From News Dispaches NEW YORK: Rajiv Gandhi’s increasingly blatant control of the government owned monopoly TV and Radio has come under increasingly criticism by the press and opposition parties.

A report, by Barbara Corossette published in the New York Times on June 16 read:

“With a national election looming toward the end of the year, Prime Minister Rajiv Gandhi and his Congress Party are rapidly assuming political domination of the Government run television and radio networks that have a monopoly of broadcast news in India.

The government has also raised the price of newsprint, prompting charges of political interference by newspaper editors who preside over a lively independent and often irreverent press. Some of the Prime Minister’s supporters are joining the outcry.

“At the center of the controversy is Gandhi’s new Minister of State for Information and Broadcasting K.K Tewari, an outspoken champion of the Congress Party.

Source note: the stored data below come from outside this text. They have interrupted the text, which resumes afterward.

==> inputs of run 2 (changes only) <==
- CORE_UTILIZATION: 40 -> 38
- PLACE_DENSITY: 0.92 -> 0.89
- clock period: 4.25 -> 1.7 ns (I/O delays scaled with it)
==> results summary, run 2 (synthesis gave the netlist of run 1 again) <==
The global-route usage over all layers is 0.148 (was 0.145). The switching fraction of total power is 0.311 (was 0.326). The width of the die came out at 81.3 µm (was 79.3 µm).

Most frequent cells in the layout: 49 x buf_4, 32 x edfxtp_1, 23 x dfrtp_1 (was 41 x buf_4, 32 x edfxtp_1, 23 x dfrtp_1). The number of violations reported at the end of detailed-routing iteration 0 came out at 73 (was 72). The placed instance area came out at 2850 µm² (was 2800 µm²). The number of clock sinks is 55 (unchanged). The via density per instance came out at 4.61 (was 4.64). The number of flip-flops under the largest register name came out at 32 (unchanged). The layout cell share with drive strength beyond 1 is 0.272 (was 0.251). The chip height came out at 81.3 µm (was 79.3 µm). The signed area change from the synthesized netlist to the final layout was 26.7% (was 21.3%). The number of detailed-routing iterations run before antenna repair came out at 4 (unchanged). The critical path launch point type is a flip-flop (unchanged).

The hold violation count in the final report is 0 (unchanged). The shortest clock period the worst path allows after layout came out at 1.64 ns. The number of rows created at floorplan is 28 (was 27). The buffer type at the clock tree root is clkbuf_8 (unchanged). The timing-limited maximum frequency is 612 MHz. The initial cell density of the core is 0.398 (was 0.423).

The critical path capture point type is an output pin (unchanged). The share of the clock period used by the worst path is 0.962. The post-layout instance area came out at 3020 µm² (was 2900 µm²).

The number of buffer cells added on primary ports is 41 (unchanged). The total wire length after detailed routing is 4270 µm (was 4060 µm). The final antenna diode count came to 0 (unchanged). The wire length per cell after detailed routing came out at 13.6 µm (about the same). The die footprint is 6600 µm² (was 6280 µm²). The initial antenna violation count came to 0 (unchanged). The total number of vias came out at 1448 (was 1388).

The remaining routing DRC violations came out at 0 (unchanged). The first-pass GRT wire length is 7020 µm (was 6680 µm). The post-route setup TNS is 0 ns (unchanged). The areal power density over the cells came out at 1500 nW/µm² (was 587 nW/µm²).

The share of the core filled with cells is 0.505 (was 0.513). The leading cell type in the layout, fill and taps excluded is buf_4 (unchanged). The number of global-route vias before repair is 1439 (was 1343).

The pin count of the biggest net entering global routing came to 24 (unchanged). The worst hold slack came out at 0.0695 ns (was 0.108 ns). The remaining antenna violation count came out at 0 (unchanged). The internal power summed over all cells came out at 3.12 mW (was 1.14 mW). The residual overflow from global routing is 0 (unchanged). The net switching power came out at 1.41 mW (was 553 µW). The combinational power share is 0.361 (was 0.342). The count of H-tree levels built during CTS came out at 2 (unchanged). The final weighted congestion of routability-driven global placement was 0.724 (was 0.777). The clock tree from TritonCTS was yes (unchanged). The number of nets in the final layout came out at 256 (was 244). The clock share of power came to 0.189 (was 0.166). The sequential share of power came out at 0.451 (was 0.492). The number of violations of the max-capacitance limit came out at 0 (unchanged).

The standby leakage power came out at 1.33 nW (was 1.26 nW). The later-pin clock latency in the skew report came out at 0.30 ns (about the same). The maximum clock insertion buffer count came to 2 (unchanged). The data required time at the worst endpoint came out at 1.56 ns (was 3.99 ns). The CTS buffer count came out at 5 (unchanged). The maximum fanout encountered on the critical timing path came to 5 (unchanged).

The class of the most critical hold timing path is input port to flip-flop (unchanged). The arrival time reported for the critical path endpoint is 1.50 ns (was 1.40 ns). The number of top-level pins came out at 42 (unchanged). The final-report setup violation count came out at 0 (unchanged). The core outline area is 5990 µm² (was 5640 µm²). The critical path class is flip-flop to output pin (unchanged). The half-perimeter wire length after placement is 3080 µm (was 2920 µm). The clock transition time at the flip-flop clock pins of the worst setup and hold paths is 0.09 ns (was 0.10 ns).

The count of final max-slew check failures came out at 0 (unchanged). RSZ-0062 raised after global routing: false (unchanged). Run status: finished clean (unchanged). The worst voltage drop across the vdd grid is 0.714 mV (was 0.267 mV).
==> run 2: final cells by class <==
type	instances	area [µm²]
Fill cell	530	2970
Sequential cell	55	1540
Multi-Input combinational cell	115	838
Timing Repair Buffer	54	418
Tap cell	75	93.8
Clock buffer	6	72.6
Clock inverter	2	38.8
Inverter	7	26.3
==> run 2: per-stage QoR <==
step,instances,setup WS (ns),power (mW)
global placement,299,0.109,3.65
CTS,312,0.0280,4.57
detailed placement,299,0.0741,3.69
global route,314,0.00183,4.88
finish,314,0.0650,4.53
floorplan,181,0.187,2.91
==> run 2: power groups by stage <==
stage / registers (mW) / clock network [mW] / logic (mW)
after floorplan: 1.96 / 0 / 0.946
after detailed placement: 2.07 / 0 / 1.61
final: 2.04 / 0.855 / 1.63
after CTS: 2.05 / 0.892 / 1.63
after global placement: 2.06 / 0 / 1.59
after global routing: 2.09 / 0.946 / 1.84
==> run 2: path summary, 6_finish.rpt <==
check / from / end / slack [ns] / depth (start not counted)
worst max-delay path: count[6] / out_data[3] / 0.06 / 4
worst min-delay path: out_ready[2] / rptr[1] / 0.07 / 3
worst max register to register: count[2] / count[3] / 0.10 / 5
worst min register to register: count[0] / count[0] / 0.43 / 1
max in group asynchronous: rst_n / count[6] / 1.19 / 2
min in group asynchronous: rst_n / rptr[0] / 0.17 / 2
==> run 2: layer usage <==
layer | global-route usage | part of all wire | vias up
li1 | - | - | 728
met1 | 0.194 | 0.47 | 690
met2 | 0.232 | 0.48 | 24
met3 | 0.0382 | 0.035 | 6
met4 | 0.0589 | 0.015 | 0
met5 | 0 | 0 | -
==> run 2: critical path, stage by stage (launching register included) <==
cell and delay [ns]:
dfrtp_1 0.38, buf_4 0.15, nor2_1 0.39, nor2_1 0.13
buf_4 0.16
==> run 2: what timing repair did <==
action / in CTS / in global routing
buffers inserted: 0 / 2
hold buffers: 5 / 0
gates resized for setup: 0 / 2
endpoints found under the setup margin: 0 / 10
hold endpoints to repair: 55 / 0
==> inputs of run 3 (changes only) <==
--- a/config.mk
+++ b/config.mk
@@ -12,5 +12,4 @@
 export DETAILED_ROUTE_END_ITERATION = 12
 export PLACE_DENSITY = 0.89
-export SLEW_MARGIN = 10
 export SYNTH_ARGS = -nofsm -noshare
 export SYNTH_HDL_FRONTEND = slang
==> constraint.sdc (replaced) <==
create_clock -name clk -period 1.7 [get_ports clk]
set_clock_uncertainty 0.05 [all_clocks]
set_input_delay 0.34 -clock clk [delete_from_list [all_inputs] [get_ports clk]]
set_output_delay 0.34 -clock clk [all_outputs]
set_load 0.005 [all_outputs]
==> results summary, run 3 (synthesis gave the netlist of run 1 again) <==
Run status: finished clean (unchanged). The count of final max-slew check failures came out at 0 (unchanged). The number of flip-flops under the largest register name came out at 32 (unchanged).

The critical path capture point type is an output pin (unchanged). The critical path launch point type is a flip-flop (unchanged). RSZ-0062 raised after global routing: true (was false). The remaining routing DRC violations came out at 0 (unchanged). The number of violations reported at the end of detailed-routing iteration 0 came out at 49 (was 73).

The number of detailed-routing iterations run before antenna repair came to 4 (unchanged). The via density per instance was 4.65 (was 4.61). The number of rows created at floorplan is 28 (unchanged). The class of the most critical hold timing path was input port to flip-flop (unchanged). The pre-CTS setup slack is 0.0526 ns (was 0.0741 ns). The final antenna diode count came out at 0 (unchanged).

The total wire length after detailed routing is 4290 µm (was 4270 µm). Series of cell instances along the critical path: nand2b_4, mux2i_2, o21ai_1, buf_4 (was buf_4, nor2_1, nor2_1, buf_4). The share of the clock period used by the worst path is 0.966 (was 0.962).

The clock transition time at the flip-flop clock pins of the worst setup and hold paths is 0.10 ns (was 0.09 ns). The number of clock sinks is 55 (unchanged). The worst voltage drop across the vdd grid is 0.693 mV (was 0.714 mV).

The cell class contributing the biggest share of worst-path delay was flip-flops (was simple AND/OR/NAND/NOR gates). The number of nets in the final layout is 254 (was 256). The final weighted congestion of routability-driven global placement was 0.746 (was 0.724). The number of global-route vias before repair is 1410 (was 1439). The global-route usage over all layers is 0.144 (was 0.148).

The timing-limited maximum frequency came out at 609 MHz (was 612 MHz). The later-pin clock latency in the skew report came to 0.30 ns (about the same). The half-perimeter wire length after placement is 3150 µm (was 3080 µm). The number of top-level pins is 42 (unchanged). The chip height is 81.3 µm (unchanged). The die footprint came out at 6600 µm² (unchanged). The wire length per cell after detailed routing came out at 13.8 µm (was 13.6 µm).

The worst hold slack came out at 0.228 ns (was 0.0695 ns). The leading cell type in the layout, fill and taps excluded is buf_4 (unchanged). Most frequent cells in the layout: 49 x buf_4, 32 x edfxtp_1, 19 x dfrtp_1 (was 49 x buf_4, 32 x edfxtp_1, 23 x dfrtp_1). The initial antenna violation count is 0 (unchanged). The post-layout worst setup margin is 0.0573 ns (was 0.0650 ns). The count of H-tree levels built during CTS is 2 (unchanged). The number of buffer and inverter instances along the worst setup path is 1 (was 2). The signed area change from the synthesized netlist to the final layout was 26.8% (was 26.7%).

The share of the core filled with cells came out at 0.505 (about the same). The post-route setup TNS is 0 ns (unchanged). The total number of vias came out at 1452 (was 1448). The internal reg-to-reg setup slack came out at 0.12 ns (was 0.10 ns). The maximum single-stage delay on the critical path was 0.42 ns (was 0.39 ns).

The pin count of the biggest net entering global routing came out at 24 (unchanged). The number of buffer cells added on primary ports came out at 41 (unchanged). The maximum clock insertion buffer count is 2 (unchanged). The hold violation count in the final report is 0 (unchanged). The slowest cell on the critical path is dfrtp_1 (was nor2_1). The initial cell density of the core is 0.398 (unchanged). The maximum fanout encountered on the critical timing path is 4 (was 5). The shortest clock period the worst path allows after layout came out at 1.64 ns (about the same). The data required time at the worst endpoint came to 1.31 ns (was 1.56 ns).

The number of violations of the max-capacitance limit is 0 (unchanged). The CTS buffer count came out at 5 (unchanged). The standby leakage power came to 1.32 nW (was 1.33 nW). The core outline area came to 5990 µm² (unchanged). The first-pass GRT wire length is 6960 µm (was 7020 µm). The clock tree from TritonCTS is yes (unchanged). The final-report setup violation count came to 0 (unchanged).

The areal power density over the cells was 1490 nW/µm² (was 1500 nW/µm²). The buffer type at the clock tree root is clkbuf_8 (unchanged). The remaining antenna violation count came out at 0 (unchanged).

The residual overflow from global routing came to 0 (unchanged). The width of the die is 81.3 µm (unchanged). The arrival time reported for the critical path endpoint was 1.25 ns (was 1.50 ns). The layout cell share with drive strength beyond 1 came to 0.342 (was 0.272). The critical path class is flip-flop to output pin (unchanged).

Critics say his first few weeks in office have coincided with a revamping of television and radio news to give pride of place and the bulk of broadcast time to Gandhi’s daily routine, at the expense of opposition politicians and other national and international events.

“Indian television and radio reaches 80 to 90 percent of the country’s 810 million people, more than two thirds of whom are illiterate.

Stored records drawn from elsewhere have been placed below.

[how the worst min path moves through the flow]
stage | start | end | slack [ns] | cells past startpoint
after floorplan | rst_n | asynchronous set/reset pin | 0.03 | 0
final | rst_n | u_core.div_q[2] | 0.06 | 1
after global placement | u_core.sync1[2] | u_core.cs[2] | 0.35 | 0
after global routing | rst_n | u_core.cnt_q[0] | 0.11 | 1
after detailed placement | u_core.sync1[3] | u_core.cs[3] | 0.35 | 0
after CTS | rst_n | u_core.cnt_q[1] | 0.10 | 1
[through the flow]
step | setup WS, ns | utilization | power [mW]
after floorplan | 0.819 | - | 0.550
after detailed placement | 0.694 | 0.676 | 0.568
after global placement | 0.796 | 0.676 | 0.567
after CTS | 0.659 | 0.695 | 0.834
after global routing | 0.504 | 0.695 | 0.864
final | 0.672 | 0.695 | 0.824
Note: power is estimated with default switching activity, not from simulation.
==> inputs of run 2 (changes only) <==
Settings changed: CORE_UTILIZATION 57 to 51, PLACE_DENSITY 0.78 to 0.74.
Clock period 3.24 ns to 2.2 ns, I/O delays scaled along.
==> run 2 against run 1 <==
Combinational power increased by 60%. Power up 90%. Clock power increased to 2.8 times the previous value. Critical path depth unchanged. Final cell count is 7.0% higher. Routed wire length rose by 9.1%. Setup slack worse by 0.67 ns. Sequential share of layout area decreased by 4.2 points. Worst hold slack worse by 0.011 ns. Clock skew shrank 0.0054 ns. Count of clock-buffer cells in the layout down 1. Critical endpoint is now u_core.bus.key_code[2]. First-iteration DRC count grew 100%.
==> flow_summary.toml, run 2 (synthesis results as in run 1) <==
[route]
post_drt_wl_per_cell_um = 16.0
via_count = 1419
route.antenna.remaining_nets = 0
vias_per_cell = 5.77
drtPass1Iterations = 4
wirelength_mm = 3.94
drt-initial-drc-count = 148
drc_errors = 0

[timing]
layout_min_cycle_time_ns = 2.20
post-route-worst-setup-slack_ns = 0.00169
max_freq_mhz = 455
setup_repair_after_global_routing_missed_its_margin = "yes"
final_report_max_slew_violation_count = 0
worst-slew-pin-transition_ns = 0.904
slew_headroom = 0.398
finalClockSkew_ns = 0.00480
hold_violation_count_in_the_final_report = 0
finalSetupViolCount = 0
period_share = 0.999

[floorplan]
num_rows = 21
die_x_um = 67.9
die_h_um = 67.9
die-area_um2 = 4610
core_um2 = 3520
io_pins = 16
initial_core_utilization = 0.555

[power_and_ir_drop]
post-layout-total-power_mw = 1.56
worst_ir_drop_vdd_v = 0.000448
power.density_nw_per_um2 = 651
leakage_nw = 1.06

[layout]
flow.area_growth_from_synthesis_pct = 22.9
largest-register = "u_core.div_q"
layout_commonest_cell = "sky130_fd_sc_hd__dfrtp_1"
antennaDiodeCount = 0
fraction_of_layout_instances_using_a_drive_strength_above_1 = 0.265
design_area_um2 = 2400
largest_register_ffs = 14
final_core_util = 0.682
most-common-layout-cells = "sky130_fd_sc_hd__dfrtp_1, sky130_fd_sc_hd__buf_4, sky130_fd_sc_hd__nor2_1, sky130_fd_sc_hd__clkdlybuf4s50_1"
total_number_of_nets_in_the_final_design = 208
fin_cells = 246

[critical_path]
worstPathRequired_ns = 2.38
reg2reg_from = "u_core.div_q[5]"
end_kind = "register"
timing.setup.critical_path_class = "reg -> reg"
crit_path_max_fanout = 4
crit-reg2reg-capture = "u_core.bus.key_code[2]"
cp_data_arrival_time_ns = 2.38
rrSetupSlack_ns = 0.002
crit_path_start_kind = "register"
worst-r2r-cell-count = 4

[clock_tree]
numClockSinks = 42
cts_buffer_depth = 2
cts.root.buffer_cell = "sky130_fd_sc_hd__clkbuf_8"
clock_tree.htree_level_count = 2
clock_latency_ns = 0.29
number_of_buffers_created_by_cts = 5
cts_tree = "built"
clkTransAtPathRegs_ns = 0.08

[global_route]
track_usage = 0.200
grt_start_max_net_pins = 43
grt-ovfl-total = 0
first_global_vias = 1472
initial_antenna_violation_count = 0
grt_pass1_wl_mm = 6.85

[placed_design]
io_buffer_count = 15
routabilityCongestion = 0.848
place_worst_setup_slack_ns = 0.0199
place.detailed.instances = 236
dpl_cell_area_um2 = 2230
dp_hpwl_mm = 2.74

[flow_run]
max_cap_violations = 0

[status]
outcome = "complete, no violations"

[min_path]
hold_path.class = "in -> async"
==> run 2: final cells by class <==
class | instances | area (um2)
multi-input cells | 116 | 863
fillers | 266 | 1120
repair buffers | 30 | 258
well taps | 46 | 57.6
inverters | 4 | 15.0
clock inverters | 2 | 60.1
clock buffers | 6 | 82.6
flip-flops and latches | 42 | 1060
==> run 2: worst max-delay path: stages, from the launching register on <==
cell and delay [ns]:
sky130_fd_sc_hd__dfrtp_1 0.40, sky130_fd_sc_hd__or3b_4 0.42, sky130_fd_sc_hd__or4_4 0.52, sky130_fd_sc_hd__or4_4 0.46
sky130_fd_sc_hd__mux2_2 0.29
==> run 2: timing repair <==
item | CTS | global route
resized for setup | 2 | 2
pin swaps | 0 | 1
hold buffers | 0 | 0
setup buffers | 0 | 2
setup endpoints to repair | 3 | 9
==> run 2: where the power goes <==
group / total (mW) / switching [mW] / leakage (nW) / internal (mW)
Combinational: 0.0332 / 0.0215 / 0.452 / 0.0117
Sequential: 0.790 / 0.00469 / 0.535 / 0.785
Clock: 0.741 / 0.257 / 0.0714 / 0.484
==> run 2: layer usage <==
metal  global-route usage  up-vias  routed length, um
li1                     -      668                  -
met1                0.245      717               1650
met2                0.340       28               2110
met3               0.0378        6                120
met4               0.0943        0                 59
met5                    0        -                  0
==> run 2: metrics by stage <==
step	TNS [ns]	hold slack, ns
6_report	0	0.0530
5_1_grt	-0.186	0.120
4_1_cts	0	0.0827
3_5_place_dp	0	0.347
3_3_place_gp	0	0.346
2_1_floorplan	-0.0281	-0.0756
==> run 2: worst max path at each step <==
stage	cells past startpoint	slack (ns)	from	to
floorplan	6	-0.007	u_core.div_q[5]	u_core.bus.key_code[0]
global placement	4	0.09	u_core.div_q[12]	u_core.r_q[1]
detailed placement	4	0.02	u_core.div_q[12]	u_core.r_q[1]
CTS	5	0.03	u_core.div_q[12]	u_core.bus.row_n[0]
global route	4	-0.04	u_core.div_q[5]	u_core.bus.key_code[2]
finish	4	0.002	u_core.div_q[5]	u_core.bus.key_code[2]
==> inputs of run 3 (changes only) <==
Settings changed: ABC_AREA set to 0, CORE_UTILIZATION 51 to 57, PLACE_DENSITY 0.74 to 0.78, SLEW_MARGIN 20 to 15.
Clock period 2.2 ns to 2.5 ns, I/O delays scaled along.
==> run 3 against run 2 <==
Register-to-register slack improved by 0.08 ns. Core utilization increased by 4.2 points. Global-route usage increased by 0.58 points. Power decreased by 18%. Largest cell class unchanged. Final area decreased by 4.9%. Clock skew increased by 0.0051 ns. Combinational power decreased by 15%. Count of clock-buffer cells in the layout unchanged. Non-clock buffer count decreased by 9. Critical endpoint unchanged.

“Mr. Tewari, who belittles Western style news reporting and what he called in an interview “the myth of press freedom in America and Britain,” holds the view that anything the Prime Minister does is news in India just as “every word President Bush says is news in America.” His critics reject his protestations.

“What we have now is simply the open misuse of the media,” said Amita Malik a leading firm, television and radio critic for several decades. “The news has become a Congress Party bulletin.

“Other political and broadcasting columnists are comparing the present trend to Prime Minister Indira Gandhi’s management and suppression of the news during emergency rule from 1975 to 1977.

“Ms, Malik a columnist for The Indian Express India’s most widely read newspaper and film critic of The Statesman said in an interview that documentary and talk shows had also been affected. She added that when she was in the Soviet Union recently she saw political debates on television “that we could never have in India.”

“Indian television now reminds me of Eastern Europe in the 1960’s,” she said. “The cult of personality, government knows best — it is a remarkable parallel.”

Vilification Is Protested “In his few weeks in office, Mr.

Tewari has shocked and unsettled politicians, some in the Prime Ministers party with his vituperative public attacks on opposition politicians and their private lives. In the interview he described the opposition as “not a party but a rabble,” and compared it to “a seasonal disease that pops up only in election years, like the viral fever that comes with the monsoon.”

“On June 10, 15 leading jurists and scholars from Indian universities and research organizations accusing the Government of “Goebbelsian vilification” of the political opposition joined in the protest against the 30 to SO percent increases in the price of newsprint and other paper used by book publishers journals and educational institutions.

“Newspapers normally friendly to the Gandhi government have carried columns critical of the new policies and are questioning the Prime Minister’s assertion that higher paper prices merely reflect supply and demand.

In the interview the 47 year old Tewari described as “bunk” the charges that television and radio news had been turned into propaganda instruments for Gandhi.

“Running down the list of opposition leaders, he said television was being kind not to report on all they do. He called one man a “feudalist, revivalist, obscurantist” who “puts on earrings and bangles and dresses in a sari.”

“All of these things were not disclosed by television,” he said.